Sexual Identity

In one study on sexual identity among Chistians, both those who identified with a gay identity (and were part of the Metropolitan Community Church) and those who dis-identified with a gay identity (and were part of Exodus) shared information on their experiences. Interestingly, both groups talked about what might be considered congruence. Both wanted to line up their behavior/identity and their beliefs/values. Those who identified as gay appeared to line up their beliefs/values with their behavior/identity as gay, while those who dis-identified with a gay identity appeared to line up their identity/behavior with their beliefs/values (with this group, identity was often “in Christ” and behavior often reflected chastity).

 

In addition to congruence, there were differences with respect to attributions about the meaning of same-sex attractions. Those who identified as gay tended to attribute their attractions to who they “really are”; their attractions signalled their “true self” as gay. In contrast, those who dis-identified with a gay identity tended to attribute their attractions to other things (e.g., a reflection of the fall, a result of strained parent/child relationships, etc.).

 

One last thought: For those Christians who identified with a gay identity, authenticity meant worshipping God as who they really are – that attempting to approach God while not acknowledging their gay identity would be inauthentic. In contrast, those who dis-identified with a gay identity tended to view authenticity as important too – that they would approach God on His terms and not form an identity as gay.

 

For reflection: Is congruence a reasonable outcome that mental health professionals could work toward when it comes to sexual identity concerns in counseling? How important is it to live authentically? What are your impressions about how authenticity might be defined differently by different people?

10 Comments

  1. I definitely struggle personally with finding “congruence” between what I feel and what I believe. I certainly think it’s possible (that’s why I’m currently going through therapy). I appreciated what you and Dr. Jones wrote in Homosexuality: The Use of Scientific Research in the Church’s Moral Debate:

    “Homosexual persons are not subhuman robots whose acts are predetermined. They are moral agents who inherit tendencies from biology and environment, and who share in shaping their character by the responses they make to their life situations. Like all persons, they must ask, “This is what I want to do, but is it what I should do?” The existence of inclinations or predispositions does not erase the need for moral evaluation of those inclinations.”
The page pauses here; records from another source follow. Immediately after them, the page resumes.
$ cat config.mk
export PLATFORM = sky130hd
export DESIGN_NAME = tlb_assoc_array
export DESIGN_NICKNAME = d
export VERILOG_FILES = /design/src/rtl/tlb_assoc_array.sv
export SDC_FILE = /design/constraint.sdc
export NUM_CORES = 2
export LEC_CHECK = 0
export BUFFER_PORTS_ARGS = -buffer_cell sky130_fd_sc_hd__buf_4
export CORE_ASPECT_RATIO = 2
export CORE_UTILIZATION = 42
export CTS_BUF_LIST = sky130_fd_sc_hd__clkbuf_8 sky130_fd_sc_hd__clkbuf_16
export DETAILED_ROUTE_END_ITERATION = 16
export PLACE_DENSITY = 0.66
export SKIP_LAST_GASP = 1
export SYNTH_ARGS = -nofsm -noshare
export SYNTH_HDL_FRONTEND = slang
export SYNTH_SLANG_ARGS = --single-unit
$ cat constraint.sdc
create_clock -name clk -period 8.75 [get_ports clk]
set_clock_uncertainty 0.15 [all_clocks]
set_input_delay 0.875 -clock clk [delete_from_list [all_inputs] [get_ports clk]]
set_output_delay 0.875 -clock clk [all_outputs]
set_load 0.1 [all_outputs]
    Knowing that is liberating for me. Just because I struggle with same-sex attraction does not mean I have to surrender myself to it and embrace it. I certainly want to live an authentic life; I’m not hiding in “the closet”, but I am not audacious to think I can come before God on my terms. I respect those who disagree with me among the gay community, but it is impossible for me in my conscience to find a sense of unity or congruence between being a gay man and being a committed follower of Christ.

  2. The reflection question that grabbed my attention was the one pertaining to the definition of authenticity and how it might differ from person to person. It strikes me that Christians would define this very differently from non-Christians. Thinking about the pie graph we looked at in class, it’s easy to realize that different people place different values on different aspects of themselves. For some, sexual attractions are trump; for others, religious beliefs are trump. I think that the authenticity piece is defined by whichever pie slice is largest for that person. The non-Christian who experiences same-sex attractions might define authenticity as being true to their attractions because they place the most weight on that aspect of personhood, while a Christian would seek to maximize the impact of their religious beliefs and be authentic in light of their identity in Christ.
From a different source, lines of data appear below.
### config.mk
export PLATFORM = sky130hd
export DESIGN_NAME = av_mailbox_slave
export DESIGN_NICKNAME = d
export VERILOG_FILES = /design/src/rtl/av_mailbox_slave.sv
export SDC_FILE = /design/constraint.sdc
export NUM_CORES = 1
export LEC_CHECK = 0
export BUFFER_PORTS_ARGS = -buffer_cell sky130_fd_sc_hd__buf_2
export CAP_MARGIN = 0
export CORE_MARGIN = 3
export CORE_UTILIZATION = 60
export DETAILED_ROUTE_END_ITERATION = 7
export GPL_TIMING_DRIVEN = 0
export PLACE_DENSITY = 0.78
export SETUP_SLACK_MARGIN = 0.02
export SLEW_MARGIN = 15
export SYNTH_ARGS = -nofsm -noshare
export SYNTH_HDL_FRONTEND = slang
export SYNTH_SLANG_ARGS = --single-unit
### constraint.sdc
create_clock -name sysclk -period 4.65 [get_ports sysclk]
set_clock_uncertainty 0.1 [all_clocks]
set_input_delay 0.2325 -clock sysclk [delete_from_list [all_inputs] [get_ports sysclk]]
set_output_delay 0.2325 -clock sysclk [all_outputs]
set_load 0.01 [all_outputs]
    Most people believe that it is important to live authentically – few would disagree with the statement. However, the tension comes when people believe that everyone should evaluate authenticity by the same standards. If I hold my religious convictions above all else in my life, then authentic living means bringing my desires and impulses under the rule of Christ. If I believe that something else carries the most weight, then I will bring other aspects of identity into line with that main piece. So while most people would agree that one ought to live authentically, and even the Christian could agree with this in terms of Scriptural living, the vast differences in views of personhood result in very different decisions regarding authenticity. Thus congruence is a reasonable goal for therapy, but this might look very different across clients.

  3. Seth,

    I think many people see congruence as a key part of emotional well-being. I hope that in a diverse culture, there will at least be consensus that helping people achieve congruence is a worthy goal.

    BTW: We are actually conducting an initial study of people’s experience with sexual identity therapy and the goal of congruence. We hope to have some preliminary results from a few n of 1 studies available this fall/winter.

  4. I think congruence is a reasonable outcome to work towards, an important point to remember as we enable the client to find congruence is to first work with the client what congruence means to them. It does baffle my mind to read how differently these groups defined congruence, and it makes me question both of their definitions. However, I think most people have differing goals in their life, so in order to live in congruence with those goals their definitions may or probably would look vastly different. To me congruence means living in such a way that you are able to view your thoughts, feelings, and behaviors as acceptable and improving your life rather than being damaging. People would be able to fulfill my definition by either changing their thoughts, feelings, and/or behaviors or by changing their definition of what is and is not acceptable. I see that as what the two groups of people did. I do not know where I stand on the matter of authenticity. Most of my experience is counseling children and adolescents and they are constantly telling me how they can or cannot do something because its not ‘real’, they often associate that with being trustworthy. This associates with the two groups mentioned because they are trying to be trustworthy of what God has ‘given’ them. But they either view what He has given them as a temptation that God trusts them to overcome or a lifestyle that God has trusted them to live out. I wonder how culturally specific the need to be ‘real’ or authentic is?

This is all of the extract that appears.